### Records to use
○ ○ ○ ○

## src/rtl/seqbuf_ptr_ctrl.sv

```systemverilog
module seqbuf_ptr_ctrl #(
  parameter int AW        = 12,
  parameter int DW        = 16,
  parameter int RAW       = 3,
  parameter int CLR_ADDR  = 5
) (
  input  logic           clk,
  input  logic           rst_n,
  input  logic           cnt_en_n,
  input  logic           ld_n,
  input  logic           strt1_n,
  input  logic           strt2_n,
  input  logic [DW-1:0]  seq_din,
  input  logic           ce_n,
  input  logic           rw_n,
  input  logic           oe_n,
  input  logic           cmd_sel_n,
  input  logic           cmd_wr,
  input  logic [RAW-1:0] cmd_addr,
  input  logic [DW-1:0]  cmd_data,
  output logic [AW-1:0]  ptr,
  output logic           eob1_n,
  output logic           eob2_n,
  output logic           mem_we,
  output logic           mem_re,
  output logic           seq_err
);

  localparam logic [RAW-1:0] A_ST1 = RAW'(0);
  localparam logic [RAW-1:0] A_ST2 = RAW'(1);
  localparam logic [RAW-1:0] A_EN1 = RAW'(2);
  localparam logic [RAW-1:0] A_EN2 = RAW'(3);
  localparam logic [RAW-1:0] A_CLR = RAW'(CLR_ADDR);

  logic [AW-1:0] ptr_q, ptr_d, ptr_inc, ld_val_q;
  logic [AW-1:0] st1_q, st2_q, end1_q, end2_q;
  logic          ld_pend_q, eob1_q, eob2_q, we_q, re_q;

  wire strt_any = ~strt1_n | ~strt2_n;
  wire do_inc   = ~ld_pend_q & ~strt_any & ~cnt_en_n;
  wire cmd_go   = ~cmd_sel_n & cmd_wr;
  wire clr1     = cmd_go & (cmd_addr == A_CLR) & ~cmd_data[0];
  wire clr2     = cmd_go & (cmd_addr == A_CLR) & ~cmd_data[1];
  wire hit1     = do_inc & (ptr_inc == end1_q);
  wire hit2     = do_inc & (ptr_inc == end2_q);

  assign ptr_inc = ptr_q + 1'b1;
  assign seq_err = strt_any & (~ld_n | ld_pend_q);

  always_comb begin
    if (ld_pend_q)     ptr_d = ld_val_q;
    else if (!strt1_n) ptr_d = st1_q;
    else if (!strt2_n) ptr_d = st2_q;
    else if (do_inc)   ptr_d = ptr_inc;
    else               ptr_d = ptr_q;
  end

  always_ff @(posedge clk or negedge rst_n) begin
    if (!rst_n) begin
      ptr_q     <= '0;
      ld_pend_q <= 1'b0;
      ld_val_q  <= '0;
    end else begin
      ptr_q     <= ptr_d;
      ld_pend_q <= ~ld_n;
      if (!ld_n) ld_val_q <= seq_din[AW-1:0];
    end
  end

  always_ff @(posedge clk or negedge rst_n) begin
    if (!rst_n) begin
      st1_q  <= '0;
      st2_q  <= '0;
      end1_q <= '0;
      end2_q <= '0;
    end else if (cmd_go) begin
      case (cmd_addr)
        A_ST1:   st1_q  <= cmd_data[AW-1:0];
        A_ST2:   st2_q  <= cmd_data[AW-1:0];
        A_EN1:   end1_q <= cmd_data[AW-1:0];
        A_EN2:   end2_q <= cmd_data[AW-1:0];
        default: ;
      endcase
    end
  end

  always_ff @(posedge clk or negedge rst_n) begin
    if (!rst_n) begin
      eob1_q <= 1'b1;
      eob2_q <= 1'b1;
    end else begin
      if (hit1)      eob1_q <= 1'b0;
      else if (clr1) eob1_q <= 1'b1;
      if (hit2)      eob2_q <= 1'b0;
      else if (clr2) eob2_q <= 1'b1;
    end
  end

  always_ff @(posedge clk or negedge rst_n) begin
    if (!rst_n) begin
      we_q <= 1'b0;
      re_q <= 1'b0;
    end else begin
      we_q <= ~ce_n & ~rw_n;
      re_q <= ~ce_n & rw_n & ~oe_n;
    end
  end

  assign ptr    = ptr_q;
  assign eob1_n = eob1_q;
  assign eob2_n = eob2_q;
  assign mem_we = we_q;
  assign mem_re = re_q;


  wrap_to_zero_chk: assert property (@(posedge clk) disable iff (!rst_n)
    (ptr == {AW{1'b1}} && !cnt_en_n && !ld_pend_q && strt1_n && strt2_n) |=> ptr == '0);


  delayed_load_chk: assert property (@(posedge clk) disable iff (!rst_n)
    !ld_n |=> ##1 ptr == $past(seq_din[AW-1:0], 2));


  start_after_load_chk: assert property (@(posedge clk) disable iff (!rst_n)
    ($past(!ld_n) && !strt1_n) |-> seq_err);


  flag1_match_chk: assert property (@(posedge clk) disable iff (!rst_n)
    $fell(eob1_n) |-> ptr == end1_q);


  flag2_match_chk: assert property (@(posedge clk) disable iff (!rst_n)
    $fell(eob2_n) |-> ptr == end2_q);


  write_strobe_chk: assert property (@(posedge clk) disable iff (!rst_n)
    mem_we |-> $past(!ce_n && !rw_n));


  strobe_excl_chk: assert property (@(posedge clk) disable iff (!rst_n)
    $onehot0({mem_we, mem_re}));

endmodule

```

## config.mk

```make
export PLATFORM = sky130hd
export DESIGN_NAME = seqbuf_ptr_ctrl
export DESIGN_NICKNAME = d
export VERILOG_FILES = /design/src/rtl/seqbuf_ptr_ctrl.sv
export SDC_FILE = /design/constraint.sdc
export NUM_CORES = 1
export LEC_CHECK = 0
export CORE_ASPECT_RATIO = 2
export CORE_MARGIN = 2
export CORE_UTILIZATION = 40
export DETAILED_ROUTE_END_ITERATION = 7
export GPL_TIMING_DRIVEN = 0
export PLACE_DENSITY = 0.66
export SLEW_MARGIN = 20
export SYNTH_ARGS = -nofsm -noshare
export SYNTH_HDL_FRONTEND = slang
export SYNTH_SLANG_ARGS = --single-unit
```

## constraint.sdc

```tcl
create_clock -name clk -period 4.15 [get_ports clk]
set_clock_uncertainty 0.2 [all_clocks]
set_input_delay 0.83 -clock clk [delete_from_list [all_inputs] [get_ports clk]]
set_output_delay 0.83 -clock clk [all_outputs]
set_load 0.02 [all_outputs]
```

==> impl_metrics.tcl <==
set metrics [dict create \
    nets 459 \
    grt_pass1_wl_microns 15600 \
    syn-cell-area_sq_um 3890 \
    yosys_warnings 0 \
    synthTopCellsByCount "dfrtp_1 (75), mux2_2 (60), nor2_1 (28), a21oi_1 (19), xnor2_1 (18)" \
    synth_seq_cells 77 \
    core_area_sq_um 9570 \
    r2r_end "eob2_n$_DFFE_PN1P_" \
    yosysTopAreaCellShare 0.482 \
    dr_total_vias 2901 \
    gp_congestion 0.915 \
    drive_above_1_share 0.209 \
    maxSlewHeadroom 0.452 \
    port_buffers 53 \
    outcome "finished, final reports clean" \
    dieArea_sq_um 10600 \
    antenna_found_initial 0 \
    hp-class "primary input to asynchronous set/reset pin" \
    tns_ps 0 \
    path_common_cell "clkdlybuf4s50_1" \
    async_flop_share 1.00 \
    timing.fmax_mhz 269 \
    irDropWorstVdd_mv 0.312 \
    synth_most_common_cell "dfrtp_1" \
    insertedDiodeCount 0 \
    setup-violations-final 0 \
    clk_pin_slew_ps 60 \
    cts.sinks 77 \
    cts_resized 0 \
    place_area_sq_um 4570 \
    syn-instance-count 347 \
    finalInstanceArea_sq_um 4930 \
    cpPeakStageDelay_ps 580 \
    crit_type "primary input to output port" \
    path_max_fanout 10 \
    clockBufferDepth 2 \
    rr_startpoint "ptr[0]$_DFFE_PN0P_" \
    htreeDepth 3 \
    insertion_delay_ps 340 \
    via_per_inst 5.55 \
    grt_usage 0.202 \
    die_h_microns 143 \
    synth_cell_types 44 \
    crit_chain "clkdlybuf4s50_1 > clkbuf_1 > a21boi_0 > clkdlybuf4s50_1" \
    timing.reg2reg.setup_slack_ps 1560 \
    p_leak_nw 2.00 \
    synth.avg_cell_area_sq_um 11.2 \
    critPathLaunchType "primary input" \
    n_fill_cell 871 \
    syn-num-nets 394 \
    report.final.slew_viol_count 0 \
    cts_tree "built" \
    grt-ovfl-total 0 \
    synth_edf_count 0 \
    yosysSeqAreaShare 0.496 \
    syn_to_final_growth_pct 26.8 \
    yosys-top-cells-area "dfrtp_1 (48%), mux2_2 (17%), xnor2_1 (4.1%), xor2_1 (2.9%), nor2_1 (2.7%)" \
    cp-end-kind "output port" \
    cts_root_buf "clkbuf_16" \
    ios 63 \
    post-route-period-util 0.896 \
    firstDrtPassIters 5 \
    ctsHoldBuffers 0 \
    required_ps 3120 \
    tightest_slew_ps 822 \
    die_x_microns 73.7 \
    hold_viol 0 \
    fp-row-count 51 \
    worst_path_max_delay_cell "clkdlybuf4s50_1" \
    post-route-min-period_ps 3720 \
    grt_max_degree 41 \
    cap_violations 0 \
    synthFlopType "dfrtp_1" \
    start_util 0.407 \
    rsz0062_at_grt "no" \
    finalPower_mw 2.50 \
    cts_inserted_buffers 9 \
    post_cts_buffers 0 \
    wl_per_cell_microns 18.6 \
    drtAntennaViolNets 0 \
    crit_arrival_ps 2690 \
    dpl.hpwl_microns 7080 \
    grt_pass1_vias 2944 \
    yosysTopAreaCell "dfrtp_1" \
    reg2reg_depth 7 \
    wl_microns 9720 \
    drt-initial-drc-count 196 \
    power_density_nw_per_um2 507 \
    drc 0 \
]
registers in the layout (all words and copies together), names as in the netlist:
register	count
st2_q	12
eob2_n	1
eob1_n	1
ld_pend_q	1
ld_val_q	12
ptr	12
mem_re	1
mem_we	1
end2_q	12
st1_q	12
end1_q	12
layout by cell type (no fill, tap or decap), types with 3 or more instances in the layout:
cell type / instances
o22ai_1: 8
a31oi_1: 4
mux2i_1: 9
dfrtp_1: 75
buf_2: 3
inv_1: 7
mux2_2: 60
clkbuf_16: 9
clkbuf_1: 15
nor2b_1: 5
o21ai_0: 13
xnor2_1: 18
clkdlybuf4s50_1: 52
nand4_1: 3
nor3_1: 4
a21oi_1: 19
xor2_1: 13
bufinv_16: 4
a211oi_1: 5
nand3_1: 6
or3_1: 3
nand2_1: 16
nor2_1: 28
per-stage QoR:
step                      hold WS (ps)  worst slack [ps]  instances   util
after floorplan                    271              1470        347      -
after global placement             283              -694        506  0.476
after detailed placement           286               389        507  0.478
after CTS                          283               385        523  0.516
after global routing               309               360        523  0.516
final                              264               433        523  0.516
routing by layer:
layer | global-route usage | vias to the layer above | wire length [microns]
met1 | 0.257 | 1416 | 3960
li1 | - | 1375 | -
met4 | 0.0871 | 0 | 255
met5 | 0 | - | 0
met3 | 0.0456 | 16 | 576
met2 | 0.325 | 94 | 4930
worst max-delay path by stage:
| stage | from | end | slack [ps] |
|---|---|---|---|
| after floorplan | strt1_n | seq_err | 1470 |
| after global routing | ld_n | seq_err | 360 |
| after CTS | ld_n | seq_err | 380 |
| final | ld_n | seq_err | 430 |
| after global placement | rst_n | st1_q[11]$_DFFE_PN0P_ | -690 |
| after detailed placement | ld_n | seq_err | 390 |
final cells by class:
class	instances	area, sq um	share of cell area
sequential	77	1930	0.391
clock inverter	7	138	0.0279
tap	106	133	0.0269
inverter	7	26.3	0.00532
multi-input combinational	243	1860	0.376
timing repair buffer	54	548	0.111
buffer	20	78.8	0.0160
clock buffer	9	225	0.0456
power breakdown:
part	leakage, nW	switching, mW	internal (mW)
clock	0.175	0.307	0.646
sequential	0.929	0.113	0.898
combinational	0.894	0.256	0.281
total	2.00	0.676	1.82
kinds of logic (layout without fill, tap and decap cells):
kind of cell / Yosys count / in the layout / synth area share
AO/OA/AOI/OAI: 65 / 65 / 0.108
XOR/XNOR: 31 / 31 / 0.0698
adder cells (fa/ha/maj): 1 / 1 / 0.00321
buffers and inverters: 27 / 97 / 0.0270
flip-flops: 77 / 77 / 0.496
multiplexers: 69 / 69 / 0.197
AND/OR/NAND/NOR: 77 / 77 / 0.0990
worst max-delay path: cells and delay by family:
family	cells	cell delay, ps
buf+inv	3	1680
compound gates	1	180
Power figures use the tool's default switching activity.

○ ○ ○ ○

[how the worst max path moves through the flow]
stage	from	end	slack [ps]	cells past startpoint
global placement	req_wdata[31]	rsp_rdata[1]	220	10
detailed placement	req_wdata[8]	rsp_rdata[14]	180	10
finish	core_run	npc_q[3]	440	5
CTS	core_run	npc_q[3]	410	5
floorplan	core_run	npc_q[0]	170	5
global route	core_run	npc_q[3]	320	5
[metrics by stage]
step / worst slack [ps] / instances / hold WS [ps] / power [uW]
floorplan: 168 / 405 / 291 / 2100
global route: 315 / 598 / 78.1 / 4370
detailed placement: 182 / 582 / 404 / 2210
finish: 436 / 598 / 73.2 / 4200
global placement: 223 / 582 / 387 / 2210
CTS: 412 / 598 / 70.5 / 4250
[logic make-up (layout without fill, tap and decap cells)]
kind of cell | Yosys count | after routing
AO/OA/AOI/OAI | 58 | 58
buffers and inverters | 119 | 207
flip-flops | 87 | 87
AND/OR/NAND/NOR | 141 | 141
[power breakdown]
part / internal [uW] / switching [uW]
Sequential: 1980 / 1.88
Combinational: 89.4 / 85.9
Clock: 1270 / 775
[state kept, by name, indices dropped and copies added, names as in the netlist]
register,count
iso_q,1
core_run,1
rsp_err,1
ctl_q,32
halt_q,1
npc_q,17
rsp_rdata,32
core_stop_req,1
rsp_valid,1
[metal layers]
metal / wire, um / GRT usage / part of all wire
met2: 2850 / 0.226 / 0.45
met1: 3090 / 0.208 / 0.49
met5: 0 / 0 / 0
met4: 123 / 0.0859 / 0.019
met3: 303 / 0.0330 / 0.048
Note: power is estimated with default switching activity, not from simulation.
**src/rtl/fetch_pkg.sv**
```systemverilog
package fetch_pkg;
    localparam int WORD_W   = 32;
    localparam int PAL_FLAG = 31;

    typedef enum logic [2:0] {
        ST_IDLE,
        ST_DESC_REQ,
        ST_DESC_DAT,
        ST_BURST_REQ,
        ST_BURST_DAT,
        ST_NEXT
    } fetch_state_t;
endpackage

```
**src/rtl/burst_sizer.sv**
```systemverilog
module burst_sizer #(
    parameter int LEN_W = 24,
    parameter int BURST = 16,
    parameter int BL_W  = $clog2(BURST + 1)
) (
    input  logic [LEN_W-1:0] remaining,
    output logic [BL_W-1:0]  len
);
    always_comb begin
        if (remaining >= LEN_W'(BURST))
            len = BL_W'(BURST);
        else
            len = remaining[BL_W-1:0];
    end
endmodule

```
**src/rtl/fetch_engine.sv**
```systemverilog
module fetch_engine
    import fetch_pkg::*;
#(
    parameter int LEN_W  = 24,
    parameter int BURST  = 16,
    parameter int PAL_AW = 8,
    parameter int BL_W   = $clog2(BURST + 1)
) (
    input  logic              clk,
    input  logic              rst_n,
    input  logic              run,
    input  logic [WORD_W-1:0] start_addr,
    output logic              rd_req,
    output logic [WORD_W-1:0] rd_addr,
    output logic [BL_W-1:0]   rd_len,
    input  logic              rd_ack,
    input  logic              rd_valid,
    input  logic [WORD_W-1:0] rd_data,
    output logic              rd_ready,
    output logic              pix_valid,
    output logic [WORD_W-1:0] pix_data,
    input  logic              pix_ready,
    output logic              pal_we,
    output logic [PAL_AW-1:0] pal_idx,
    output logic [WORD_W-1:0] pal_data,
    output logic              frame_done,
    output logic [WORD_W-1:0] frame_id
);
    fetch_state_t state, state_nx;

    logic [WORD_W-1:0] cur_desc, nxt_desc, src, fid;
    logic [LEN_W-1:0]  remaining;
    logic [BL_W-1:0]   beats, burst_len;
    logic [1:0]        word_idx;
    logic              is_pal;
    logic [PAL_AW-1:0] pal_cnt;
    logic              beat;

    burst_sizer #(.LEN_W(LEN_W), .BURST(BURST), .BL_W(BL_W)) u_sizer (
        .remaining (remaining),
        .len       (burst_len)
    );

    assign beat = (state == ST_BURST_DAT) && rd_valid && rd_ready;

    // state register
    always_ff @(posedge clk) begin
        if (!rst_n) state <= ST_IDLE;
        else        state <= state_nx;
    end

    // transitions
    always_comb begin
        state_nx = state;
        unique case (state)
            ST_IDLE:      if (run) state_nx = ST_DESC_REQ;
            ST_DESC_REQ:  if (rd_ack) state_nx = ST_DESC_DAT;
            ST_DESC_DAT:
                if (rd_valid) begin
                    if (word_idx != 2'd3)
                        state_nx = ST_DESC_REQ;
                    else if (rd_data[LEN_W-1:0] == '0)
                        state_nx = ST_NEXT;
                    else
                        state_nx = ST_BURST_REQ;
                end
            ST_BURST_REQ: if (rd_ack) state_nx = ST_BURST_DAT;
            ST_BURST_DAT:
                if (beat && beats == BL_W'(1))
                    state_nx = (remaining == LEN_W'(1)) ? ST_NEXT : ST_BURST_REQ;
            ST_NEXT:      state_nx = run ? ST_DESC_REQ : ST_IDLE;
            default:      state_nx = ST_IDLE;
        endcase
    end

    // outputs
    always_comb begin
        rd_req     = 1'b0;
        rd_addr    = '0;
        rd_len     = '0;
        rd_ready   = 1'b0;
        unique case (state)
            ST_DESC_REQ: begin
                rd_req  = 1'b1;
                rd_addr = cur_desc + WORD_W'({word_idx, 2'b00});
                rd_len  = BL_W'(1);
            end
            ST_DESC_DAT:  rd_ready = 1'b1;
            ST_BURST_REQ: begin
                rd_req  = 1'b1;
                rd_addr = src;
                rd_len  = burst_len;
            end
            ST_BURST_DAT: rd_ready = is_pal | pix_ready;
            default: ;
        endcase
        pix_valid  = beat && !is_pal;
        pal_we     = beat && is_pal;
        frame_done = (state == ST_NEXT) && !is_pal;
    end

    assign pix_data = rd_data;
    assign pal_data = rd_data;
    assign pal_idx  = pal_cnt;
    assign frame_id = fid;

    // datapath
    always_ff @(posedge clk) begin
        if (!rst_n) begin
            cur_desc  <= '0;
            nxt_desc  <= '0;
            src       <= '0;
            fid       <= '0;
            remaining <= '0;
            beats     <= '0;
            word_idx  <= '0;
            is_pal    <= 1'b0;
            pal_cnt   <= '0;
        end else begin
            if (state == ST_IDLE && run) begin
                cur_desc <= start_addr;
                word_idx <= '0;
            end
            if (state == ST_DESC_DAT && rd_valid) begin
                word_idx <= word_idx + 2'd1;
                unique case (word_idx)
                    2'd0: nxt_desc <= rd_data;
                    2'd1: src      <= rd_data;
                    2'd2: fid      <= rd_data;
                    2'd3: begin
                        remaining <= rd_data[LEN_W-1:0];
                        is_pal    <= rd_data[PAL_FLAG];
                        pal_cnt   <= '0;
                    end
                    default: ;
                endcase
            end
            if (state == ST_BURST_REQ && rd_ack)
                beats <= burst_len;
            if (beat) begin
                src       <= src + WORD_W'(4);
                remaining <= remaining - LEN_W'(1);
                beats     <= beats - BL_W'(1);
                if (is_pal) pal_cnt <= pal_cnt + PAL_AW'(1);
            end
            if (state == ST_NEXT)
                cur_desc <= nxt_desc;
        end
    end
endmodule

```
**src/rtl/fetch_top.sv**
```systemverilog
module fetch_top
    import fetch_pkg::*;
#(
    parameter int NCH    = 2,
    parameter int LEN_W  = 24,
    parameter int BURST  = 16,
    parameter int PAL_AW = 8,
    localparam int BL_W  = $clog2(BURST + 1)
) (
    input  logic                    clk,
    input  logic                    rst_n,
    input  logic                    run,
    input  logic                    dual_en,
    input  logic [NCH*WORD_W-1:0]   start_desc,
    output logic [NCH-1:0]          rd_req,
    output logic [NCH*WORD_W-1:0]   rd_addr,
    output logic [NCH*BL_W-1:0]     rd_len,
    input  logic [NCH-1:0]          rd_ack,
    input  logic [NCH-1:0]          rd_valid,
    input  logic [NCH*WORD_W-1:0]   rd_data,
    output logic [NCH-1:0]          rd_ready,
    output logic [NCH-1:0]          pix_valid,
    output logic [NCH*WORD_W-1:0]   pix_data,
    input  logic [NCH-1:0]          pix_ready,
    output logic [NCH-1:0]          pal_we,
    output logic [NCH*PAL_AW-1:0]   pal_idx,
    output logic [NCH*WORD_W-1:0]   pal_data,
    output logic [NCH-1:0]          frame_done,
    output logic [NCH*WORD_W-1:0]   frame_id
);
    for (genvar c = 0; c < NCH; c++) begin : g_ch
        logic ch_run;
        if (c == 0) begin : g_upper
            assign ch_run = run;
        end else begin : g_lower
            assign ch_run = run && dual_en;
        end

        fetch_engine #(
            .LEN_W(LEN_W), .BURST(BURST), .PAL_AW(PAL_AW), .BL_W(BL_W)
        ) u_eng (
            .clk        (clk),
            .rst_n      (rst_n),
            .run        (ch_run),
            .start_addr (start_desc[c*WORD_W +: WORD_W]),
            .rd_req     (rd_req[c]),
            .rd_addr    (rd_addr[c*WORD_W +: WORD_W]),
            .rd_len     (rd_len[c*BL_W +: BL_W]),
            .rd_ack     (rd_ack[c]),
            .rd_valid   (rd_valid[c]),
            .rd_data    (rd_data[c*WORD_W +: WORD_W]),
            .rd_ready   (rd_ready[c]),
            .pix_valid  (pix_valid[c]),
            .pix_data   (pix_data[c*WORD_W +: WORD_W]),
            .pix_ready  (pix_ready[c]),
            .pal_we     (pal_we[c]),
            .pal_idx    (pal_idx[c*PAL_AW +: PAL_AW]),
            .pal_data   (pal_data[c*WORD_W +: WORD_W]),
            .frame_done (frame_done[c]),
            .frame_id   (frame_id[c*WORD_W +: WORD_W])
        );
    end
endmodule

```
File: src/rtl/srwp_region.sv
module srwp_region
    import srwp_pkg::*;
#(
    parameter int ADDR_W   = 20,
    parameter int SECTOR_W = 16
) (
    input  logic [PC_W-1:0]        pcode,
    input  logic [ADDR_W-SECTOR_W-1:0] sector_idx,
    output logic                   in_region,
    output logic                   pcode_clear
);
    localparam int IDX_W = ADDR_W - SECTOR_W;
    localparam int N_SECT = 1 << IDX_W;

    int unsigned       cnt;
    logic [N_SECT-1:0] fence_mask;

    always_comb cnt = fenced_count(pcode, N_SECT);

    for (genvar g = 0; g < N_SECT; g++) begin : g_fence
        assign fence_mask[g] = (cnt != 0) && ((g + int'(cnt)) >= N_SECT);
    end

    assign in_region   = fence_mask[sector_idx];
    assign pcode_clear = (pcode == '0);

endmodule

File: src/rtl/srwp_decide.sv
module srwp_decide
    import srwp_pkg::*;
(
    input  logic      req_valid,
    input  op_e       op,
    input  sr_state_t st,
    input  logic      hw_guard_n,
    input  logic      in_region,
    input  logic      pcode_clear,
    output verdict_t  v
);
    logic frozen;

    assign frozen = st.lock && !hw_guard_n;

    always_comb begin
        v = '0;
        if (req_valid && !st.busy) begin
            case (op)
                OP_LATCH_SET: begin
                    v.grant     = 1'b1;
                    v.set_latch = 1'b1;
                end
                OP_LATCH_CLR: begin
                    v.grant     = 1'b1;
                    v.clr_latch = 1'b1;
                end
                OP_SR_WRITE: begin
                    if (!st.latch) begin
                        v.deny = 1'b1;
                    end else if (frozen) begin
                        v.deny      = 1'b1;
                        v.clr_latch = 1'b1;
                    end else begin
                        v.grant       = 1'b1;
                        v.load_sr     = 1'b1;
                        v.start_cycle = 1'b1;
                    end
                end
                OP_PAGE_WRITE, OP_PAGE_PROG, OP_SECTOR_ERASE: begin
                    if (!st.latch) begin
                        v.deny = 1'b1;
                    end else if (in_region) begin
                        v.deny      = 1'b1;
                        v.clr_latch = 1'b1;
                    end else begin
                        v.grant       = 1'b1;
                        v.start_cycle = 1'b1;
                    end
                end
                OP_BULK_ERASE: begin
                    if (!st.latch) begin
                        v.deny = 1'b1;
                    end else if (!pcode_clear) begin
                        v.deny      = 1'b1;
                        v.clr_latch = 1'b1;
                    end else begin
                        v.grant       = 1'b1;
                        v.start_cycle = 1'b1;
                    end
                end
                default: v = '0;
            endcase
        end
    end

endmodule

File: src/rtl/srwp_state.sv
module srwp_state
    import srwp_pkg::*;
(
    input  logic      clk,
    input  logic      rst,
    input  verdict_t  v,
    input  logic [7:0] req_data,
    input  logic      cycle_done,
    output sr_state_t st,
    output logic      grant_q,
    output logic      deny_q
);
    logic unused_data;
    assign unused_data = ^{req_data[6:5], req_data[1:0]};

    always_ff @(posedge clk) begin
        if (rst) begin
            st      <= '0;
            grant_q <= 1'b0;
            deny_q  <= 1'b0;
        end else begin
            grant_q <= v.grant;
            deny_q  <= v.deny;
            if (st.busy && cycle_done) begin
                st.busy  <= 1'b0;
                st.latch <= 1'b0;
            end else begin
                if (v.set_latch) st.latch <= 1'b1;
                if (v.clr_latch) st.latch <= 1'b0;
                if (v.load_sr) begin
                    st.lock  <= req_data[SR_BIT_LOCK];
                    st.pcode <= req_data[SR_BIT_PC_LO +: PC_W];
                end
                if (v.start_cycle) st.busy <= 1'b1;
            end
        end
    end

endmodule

○ ○ ○ ○

### Brief
Your answer should consist solely of the lines above from the line with "[how the worst" to the line with "met3: 303 / 0.0330 / 0.048", both included, reproduced exactly.

### Solution
[how the worst max path moves through the flow]
stage	from	end	slack [ps]	cells past startpoint
global placement	req_wdata[31]	rsp_rdata[1]	220	10
detailed placement	req_wdata[8]	rsp_rdata[14]	180	10
finish	core_run	npc_q[3]	440	5
CTS	core_run	npc_q[3]	410	5
floorplan	core_run	npc_q[0]	170	5
global route	core_run	npc_q[3]	320	5
[metrics by stage]
step / worst slack [ps] / instances / hold WS [ps] / power [uW]
floorplan: 168 / 405 / 291 / 2100
global route: 315 / 598 / 78.1 / 4370
detailed placement: 182 / 582 / 404 / 2210
finish: 436 / 598 / 73.2 / 4200
global placement: 223 / 582 / 387 / 2210
CTS: 412 / 598 / 70.5 / 4250
[logic make-up (layout without fill, tap and decap cells)]
kind of cell | Yosys count | after routing
AO/OA/AOI/OAI | 58 | 58
buffers and inverters | 119 | 207
flip-flops | 87 | 87
AND/OR/NAND/NOR | 141 | 141
[power breakdown]
part / internal [uW] / switching [uW]
Sequential: 1980 / 1.88
Combinational: 89.4 / 85.9
Clock: 1270 / 775
[state kept, by name, indices dropped and copies added, names as in the netlist]
register,count
iso_q,1
core_run,1
rsp_err,1
ctl_q,32
halt_q,1
npc_q,17
rsp_rdata,32
core_stop_req,1
rsp_valid,1
[metal layers]
metal / wire, um / GRT usage / part of all wire
met2: 2850 / 0.226 / 0.45
met1: 3090 / 0.208 / 0.49
met5: 0 / 0 / 0
met4: 123 / 0.0859 / 0.019
met3: 303 / 0.0330 / 0.048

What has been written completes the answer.